──────── Source records

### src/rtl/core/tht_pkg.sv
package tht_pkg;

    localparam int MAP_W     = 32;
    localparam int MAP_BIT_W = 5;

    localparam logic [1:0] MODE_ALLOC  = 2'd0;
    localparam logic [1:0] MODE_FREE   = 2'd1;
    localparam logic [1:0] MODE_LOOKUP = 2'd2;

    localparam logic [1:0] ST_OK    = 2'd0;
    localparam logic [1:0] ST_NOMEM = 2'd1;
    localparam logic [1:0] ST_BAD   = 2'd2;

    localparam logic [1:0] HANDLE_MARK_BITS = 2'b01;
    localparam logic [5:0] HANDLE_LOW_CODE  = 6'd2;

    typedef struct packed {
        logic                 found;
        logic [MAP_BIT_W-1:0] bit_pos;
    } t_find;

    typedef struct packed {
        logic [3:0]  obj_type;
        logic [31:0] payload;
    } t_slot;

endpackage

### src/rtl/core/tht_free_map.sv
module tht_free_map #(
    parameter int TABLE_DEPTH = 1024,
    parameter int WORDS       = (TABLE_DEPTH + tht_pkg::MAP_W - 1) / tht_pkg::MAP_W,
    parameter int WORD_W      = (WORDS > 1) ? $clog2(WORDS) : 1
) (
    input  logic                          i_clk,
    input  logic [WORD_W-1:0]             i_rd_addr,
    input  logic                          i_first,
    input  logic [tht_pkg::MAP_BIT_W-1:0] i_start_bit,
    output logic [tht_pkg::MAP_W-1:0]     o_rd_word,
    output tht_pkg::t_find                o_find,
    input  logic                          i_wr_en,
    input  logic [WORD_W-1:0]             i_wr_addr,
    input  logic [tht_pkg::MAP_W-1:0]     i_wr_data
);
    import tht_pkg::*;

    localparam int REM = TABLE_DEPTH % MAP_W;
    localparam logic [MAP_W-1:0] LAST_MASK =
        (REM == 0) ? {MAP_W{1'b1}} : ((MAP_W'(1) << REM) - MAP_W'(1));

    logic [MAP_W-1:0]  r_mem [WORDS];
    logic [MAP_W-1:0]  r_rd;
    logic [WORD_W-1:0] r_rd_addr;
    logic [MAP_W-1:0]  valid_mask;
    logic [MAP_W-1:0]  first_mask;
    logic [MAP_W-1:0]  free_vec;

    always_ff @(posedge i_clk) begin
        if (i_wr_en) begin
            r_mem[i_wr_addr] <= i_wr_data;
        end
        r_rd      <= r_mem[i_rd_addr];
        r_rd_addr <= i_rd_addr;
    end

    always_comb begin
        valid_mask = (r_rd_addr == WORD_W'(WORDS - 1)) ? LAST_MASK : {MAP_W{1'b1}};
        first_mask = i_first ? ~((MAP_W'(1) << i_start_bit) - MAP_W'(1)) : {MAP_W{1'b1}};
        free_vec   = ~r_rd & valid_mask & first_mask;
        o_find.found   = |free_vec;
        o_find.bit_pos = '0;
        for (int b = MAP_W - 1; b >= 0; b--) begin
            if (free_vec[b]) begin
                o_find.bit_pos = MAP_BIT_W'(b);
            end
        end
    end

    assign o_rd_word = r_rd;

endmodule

────────────────
──────── Source records

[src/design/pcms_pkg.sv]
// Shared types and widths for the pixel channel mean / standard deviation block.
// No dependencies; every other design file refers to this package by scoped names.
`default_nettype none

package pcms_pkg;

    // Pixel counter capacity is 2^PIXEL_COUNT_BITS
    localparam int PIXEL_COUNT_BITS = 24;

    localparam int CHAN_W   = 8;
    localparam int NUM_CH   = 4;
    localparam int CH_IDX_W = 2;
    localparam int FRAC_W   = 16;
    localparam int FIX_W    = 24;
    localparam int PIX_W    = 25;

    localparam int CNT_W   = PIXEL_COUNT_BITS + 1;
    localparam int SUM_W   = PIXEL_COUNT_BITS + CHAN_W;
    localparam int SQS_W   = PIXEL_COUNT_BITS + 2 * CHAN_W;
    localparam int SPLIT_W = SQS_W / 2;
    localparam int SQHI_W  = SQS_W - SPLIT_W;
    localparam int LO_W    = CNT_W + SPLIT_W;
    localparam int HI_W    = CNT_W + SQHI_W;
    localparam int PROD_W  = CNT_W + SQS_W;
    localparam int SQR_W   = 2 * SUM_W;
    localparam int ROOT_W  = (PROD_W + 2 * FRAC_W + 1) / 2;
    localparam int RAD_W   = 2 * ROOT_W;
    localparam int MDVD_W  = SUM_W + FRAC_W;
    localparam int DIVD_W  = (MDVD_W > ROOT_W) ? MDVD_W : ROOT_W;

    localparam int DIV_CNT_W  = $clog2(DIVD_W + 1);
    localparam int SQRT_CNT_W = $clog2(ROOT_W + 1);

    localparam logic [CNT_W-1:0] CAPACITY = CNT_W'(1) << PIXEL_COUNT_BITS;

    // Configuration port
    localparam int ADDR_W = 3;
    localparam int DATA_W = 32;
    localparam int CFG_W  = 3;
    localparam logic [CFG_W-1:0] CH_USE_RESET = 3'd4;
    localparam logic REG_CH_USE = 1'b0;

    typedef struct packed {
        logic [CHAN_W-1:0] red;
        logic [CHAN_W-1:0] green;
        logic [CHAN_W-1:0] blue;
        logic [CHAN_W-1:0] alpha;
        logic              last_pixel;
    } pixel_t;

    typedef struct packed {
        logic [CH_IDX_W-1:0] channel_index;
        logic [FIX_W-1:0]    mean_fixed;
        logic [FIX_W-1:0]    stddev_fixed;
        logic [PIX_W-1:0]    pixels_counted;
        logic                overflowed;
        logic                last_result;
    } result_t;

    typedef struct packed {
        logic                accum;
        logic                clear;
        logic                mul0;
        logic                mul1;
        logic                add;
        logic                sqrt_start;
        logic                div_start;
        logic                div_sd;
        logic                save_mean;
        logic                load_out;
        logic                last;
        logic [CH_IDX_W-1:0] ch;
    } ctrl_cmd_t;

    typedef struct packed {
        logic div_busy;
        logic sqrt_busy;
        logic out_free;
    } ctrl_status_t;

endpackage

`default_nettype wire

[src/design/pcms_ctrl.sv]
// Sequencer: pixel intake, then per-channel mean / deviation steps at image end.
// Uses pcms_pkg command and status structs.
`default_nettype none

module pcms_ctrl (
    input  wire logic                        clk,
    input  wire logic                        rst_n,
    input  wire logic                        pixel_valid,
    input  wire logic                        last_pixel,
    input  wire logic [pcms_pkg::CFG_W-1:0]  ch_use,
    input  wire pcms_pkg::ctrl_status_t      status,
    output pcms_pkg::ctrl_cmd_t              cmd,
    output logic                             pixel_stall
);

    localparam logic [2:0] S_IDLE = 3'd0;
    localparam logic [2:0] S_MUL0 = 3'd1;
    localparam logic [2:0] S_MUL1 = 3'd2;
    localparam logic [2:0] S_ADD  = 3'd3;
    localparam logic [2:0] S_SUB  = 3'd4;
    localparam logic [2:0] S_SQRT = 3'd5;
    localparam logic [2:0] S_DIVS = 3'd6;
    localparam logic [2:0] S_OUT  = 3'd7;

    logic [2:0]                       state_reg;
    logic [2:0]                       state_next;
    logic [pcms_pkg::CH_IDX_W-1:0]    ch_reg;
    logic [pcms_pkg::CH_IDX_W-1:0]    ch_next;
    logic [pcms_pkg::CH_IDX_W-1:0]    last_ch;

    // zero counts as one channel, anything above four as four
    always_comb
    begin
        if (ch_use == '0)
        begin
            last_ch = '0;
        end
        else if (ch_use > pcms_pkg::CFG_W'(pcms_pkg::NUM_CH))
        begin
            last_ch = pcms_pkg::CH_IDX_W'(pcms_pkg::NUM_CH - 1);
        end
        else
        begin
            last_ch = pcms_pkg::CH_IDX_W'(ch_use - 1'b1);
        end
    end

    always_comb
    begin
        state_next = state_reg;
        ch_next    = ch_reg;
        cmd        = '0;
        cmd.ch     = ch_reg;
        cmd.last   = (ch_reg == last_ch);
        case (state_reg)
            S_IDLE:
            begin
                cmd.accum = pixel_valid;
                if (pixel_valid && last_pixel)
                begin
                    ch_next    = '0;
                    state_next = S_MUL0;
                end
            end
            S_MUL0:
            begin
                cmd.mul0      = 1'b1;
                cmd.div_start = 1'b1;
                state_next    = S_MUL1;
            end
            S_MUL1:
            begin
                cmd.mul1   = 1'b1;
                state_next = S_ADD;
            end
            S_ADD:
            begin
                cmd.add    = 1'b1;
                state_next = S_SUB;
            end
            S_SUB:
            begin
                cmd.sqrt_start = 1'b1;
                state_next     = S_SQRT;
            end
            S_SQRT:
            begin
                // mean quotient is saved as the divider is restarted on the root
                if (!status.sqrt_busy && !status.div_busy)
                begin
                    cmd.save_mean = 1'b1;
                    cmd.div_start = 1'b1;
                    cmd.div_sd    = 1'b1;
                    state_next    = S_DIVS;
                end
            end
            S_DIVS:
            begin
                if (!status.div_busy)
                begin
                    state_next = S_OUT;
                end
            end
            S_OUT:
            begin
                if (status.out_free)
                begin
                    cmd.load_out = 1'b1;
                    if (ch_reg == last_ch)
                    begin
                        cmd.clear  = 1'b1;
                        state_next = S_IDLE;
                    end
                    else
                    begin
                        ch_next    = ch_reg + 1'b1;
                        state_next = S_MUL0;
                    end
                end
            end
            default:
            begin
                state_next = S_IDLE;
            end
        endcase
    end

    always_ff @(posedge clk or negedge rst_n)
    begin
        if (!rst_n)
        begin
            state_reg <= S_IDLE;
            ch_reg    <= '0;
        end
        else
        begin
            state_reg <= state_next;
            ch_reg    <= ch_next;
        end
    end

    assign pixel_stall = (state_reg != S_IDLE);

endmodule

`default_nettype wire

────────────────

Requirement
Among the records above, a stretch begins at the line containing "### src/rtl/core/tht_pkg.sv" and ends at the line containing "parameter int TABLE_DEPTH". Restate that stretch word for word, and nothing else.

Reply to the task
### src/rtl/core/tht_pkg.sv
package tht_pkg;

    localparam int MAP_W     = 32;
    localparam int MAP_BIT_W = 5;

    localparam logic [1:0] MODE_ALLOC  = 2'd0;
    localparam logic [1:0] MODE_FREE   = 2'd1;
    localparam logic [1:0] MODE_LOOKUP = 2'd2;

    localparam logic [1:0] ST_OK    = 2'd0;
    localparam logic [1:0] ST_NOMEM = 2'd1;
    localparam logic [1:0] ST_BAD   = 2'd2;

    localparam logic [1:0] HANDLE_MARK_BITS = 2'b01;
    localparam logic [5:0] HANDLE_LOW_CODE  = 6'd2;

    typedef struct packed {
        logic                 found;
        logic [MAP_BIT_W-1:0] bit_pos;
    } t_find;

    typedef struct packed {
        logic [3:0]  obj_type;
        logic [31:0] payload;
    } t_slot;

endpackage

### src/rtl/core/tht_free_map.sv
module tht_free_map #(
    parameter int TABLE_DEPTH = 1024,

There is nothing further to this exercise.